#### Work instruction:
Look below for the lines from the one with "fil_loop_y_step_o,5" to the one with "logic type /", and copy exactly those lines, both ends included.

(Collected data)
____________________

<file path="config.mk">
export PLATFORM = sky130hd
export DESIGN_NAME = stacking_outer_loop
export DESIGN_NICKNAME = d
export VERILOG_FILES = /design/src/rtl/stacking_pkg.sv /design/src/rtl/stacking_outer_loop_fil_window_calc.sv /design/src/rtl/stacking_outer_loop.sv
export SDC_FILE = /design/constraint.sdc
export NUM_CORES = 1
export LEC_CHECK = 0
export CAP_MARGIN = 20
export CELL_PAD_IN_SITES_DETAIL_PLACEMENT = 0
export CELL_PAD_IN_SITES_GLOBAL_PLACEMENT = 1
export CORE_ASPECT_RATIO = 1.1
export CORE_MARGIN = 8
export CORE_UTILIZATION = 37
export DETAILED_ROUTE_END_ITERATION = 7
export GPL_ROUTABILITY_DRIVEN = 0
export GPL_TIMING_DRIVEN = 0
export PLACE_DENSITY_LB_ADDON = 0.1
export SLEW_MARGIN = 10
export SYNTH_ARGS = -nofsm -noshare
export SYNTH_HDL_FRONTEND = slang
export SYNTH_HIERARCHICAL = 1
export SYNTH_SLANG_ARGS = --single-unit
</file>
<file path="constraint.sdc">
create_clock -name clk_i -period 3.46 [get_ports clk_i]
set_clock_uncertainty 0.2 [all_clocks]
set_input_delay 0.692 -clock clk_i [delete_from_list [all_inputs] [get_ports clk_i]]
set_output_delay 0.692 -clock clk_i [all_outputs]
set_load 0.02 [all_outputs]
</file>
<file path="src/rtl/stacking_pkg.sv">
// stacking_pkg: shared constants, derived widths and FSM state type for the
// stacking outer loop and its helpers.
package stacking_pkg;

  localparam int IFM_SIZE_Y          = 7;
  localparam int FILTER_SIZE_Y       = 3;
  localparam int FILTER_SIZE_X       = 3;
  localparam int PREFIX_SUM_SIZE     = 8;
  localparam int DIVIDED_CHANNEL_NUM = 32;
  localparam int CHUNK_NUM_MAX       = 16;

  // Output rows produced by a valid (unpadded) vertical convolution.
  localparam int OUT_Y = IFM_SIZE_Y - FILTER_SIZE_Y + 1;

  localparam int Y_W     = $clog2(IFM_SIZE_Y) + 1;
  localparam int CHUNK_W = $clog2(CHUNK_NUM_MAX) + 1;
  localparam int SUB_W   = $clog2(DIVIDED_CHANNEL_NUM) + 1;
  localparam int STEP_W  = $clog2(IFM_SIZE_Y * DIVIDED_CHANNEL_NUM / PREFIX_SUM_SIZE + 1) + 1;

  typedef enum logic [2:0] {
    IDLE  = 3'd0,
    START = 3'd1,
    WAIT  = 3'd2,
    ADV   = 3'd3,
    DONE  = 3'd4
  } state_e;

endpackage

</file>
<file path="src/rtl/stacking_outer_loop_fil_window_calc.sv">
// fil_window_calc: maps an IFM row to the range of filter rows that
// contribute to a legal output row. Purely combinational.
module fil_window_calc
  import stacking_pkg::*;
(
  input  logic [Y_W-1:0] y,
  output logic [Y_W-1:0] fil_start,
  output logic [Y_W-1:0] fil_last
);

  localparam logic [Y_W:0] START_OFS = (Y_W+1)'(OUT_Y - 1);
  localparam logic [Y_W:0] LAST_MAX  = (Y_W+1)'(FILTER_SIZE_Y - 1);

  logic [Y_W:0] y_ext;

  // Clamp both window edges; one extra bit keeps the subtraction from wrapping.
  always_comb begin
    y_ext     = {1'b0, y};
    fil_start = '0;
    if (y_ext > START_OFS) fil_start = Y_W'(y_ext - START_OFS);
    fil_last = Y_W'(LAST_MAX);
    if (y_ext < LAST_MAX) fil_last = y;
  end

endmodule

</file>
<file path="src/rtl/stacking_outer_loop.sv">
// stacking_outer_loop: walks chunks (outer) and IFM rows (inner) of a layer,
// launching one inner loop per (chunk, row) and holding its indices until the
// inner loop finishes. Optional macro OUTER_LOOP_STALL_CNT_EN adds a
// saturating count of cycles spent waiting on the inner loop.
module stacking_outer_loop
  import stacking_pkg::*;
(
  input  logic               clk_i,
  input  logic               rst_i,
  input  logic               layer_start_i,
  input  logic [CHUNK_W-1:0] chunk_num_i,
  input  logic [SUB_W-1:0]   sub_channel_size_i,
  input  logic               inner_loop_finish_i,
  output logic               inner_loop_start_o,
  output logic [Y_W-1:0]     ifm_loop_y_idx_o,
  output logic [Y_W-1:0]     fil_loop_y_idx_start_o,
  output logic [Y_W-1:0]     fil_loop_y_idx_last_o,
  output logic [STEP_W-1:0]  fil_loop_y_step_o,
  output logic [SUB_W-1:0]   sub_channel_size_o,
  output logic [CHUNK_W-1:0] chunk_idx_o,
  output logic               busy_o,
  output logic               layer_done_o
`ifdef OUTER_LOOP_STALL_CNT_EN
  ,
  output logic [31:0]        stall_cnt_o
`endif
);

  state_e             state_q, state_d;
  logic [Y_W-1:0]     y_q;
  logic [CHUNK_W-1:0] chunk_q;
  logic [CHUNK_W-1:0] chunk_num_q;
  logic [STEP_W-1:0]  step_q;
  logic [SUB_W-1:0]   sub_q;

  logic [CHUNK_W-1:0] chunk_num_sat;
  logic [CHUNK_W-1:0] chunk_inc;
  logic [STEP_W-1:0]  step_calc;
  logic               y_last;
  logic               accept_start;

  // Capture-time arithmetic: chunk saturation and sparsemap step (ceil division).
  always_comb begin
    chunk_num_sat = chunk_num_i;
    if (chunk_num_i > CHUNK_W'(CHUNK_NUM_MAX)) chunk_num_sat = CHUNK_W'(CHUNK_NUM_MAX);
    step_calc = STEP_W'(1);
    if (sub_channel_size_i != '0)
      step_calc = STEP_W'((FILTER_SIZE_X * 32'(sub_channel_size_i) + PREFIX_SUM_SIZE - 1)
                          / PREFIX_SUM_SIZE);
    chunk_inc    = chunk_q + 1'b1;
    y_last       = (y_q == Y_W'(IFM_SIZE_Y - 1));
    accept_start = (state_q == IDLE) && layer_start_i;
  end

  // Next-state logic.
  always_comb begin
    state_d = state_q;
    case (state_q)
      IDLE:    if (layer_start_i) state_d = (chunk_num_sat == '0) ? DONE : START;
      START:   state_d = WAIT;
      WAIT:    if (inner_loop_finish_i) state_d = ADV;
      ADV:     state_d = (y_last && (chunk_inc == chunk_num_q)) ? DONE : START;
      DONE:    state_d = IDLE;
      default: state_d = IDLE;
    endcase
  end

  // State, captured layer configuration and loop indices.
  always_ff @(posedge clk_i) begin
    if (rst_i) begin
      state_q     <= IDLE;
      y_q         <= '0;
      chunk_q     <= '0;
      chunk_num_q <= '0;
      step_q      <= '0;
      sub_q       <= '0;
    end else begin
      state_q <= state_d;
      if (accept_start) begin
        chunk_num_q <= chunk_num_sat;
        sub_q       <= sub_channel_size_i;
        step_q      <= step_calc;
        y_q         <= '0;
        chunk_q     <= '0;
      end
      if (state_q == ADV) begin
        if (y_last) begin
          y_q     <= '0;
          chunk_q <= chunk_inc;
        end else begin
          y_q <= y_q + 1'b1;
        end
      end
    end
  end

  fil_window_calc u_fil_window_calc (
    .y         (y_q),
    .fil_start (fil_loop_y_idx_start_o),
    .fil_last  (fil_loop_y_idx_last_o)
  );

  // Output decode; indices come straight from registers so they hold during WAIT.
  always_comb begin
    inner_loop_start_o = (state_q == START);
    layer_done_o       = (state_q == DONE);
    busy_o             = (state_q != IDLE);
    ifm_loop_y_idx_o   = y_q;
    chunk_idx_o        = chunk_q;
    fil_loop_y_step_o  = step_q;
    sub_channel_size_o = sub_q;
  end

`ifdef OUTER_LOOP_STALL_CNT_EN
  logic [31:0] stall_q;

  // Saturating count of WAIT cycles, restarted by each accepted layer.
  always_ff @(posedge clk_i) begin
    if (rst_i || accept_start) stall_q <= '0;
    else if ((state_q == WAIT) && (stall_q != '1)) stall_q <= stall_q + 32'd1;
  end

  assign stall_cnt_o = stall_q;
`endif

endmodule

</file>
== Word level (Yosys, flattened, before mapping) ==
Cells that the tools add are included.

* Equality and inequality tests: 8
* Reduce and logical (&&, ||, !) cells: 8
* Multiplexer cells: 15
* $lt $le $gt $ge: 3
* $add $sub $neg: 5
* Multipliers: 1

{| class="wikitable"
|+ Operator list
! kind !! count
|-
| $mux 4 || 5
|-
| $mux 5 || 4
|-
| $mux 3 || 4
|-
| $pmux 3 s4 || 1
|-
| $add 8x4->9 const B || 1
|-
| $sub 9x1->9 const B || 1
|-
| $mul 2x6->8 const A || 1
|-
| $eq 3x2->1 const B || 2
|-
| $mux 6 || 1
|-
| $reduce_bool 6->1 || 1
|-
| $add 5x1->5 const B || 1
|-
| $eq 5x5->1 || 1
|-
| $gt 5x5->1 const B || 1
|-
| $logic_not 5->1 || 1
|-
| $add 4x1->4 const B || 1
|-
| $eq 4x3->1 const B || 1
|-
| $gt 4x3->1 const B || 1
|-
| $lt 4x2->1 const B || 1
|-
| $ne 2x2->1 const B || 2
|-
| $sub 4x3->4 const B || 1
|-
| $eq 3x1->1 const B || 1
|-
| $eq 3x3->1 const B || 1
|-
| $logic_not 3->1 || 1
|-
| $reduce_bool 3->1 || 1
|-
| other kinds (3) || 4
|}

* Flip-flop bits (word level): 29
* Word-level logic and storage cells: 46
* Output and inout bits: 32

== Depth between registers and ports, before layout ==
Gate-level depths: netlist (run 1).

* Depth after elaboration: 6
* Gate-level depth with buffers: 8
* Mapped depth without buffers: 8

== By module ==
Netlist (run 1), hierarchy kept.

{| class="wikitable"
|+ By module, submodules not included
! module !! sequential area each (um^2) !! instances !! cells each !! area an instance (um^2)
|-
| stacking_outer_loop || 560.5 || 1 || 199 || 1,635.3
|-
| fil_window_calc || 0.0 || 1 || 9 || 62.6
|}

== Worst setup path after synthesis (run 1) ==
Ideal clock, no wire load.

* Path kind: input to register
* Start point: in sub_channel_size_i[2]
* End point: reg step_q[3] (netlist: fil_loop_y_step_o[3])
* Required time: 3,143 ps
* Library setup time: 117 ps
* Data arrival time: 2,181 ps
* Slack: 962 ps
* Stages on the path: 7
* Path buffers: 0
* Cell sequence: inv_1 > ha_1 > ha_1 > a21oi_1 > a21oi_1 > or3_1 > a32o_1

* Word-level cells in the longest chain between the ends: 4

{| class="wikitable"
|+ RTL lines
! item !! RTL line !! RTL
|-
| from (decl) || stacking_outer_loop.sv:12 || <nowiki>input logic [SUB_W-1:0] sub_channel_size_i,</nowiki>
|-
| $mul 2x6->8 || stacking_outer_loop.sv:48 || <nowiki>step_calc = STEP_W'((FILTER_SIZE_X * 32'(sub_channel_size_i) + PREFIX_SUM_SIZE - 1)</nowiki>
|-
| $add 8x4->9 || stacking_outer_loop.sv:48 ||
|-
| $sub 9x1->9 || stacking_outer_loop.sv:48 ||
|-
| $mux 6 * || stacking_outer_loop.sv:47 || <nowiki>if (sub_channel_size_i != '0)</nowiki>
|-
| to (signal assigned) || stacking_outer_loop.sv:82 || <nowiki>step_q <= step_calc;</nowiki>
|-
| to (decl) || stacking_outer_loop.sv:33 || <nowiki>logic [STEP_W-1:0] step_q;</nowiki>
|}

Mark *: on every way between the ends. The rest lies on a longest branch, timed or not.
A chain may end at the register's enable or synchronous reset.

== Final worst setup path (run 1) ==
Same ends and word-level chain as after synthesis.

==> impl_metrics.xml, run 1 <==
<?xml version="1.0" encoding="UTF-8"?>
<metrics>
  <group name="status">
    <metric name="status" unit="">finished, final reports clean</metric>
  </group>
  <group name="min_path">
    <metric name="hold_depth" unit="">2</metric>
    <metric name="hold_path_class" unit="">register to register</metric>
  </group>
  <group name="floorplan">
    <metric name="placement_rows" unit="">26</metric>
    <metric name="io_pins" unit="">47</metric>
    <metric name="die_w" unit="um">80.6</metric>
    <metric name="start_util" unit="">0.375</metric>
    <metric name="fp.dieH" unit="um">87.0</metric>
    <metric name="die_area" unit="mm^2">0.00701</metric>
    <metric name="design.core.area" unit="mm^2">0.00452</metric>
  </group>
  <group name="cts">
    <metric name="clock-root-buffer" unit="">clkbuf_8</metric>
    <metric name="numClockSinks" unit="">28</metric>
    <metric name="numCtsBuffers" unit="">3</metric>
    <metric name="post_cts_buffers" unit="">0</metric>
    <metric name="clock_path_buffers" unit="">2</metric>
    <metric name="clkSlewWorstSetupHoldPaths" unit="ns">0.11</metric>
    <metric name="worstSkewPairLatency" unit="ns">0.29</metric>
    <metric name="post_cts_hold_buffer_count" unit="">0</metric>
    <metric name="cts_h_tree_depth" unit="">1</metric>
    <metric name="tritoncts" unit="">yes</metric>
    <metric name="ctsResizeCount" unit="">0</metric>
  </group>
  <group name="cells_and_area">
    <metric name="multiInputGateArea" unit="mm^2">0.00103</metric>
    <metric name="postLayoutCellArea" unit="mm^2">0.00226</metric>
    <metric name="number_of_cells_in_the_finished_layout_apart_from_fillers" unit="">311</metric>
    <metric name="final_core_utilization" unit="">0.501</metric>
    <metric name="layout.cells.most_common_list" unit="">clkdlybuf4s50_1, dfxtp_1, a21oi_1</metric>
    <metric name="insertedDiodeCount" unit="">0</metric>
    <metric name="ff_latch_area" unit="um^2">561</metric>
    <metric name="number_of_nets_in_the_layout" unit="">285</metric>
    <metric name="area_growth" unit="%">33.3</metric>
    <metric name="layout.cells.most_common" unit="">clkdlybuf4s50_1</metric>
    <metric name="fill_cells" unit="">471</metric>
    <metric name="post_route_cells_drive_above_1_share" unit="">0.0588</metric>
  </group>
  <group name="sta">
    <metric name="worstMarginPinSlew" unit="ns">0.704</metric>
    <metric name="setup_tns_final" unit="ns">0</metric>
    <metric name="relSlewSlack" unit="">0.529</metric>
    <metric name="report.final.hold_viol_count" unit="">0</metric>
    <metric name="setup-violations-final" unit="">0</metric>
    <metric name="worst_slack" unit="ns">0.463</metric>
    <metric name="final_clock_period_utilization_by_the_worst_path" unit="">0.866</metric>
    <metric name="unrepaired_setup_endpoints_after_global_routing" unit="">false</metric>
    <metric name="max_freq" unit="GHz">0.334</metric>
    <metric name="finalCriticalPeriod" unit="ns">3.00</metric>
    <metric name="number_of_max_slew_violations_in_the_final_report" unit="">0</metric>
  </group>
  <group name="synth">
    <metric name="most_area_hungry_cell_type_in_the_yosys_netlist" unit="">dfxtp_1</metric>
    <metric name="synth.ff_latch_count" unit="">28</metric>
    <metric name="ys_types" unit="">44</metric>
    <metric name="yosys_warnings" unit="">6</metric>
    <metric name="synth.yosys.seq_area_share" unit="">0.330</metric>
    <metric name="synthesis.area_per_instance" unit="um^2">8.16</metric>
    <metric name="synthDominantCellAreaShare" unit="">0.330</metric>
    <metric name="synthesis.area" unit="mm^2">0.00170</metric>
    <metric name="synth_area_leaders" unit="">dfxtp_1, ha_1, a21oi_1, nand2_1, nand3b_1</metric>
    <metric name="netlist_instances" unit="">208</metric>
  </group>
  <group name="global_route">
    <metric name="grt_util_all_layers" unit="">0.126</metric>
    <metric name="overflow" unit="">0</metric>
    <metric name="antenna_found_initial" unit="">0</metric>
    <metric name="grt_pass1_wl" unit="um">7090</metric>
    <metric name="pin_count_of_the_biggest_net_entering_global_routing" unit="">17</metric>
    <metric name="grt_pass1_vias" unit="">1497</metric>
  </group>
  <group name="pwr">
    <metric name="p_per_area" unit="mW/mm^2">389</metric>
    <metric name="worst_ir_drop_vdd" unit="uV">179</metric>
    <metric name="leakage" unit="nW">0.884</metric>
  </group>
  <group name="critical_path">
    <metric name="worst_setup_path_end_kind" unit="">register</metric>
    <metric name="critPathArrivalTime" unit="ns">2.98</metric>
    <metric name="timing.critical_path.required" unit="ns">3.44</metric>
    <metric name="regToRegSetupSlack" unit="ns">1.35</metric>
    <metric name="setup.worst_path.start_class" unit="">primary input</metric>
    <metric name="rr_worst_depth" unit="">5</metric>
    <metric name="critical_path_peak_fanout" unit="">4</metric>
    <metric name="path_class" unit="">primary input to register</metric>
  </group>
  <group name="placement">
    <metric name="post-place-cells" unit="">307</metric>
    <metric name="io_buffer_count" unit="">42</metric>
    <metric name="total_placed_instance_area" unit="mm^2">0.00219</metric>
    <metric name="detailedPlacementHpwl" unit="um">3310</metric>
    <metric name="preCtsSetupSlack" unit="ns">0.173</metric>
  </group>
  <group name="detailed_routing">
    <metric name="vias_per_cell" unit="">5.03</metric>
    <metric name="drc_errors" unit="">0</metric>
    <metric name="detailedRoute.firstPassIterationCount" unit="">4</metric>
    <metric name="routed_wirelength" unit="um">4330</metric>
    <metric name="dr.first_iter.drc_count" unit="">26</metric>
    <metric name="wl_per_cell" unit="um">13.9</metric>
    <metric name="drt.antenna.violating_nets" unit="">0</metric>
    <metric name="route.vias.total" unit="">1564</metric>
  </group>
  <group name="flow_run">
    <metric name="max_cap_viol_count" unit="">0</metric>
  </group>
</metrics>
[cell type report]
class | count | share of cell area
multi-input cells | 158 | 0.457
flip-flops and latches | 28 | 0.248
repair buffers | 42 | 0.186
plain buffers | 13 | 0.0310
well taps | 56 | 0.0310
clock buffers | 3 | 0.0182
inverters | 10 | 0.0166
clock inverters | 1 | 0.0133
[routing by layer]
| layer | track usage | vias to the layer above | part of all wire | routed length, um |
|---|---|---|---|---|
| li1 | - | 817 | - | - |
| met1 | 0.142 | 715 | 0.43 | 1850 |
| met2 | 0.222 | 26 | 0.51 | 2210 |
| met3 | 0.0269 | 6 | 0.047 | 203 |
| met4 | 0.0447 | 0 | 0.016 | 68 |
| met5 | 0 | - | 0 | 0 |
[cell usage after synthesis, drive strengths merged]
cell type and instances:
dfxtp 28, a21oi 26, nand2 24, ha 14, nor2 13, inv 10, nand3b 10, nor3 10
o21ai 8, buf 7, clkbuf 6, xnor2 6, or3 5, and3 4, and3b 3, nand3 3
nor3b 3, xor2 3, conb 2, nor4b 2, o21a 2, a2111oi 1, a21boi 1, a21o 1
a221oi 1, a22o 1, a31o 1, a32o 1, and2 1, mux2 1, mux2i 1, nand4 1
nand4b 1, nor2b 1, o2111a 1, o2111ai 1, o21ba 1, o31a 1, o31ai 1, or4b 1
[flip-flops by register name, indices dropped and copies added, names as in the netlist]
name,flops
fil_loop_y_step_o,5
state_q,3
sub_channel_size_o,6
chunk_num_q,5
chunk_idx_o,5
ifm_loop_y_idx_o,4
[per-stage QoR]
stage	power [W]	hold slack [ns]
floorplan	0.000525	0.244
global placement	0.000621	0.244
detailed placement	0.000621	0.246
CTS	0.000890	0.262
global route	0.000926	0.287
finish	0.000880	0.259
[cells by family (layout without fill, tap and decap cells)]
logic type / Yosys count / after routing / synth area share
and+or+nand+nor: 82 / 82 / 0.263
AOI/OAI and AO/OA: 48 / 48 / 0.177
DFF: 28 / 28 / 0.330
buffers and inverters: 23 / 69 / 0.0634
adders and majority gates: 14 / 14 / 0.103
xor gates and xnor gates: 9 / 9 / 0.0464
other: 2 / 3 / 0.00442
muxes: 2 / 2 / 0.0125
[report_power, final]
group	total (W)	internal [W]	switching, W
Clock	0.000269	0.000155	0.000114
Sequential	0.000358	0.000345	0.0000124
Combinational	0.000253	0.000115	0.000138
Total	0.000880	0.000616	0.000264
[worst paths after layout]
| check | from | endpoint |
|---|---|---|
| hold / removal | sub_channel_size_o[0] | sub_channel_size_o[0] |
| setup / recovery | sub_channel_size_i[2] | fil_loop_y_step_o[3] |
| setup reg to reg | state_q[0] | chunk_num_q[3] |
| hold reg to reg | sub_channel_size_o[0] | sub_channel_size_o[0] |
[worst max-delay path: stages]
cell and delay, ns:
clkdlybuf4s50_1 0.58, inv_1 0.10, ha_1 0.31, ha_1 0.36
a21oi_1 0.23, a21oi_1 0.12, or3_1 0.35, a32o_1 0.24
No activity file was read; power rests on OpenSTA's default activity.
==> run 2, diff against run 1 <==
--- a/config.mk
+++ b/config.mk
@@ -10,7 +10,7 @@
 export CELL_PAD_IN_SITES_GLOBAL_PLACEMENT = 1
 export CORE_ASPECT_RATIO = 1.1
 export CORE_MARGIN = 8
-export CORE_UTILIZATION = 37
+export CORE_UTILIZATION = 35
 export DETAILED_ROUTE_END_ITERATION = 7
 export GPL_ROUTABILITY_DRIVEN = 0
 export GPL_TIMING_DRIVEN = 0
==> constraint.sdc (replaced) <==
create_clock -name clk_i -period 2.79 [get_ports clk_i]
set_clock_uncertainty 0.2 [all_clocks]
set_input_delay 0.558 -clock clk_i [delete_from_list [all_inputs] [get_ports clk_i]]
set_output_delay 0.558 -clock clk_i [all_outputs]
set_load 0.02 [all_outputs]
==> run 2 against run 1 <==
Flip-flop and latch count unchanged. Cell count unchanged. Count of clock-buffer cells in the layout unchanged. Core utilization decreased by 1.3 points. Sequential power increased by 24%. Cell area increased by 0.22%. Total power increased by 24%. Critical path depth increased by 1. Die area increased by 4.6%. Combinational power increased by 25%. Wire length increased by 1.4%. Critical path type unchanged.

____________________

#### Solution for this task:
fil_loop_y_step_o,5
state_q,3
sub_channel_size_o,6
chunk_num_q,5
chunk_idx_o,5
ifm_loop_y_idx_o,4
[per-stage QoR]
stage	power [W]	hold slack [ns]
floorplan	0.000525	0.244
global placement	0.000621	0.244
detailed placement	0.000621	0.246
CTS	0.000890	0.262
global route	0.000926	0.287
finish	0.000880	0.259
[cells by family (layout without fill, tap and decap cells)]
logic type / Yosys count / after routing / synth area share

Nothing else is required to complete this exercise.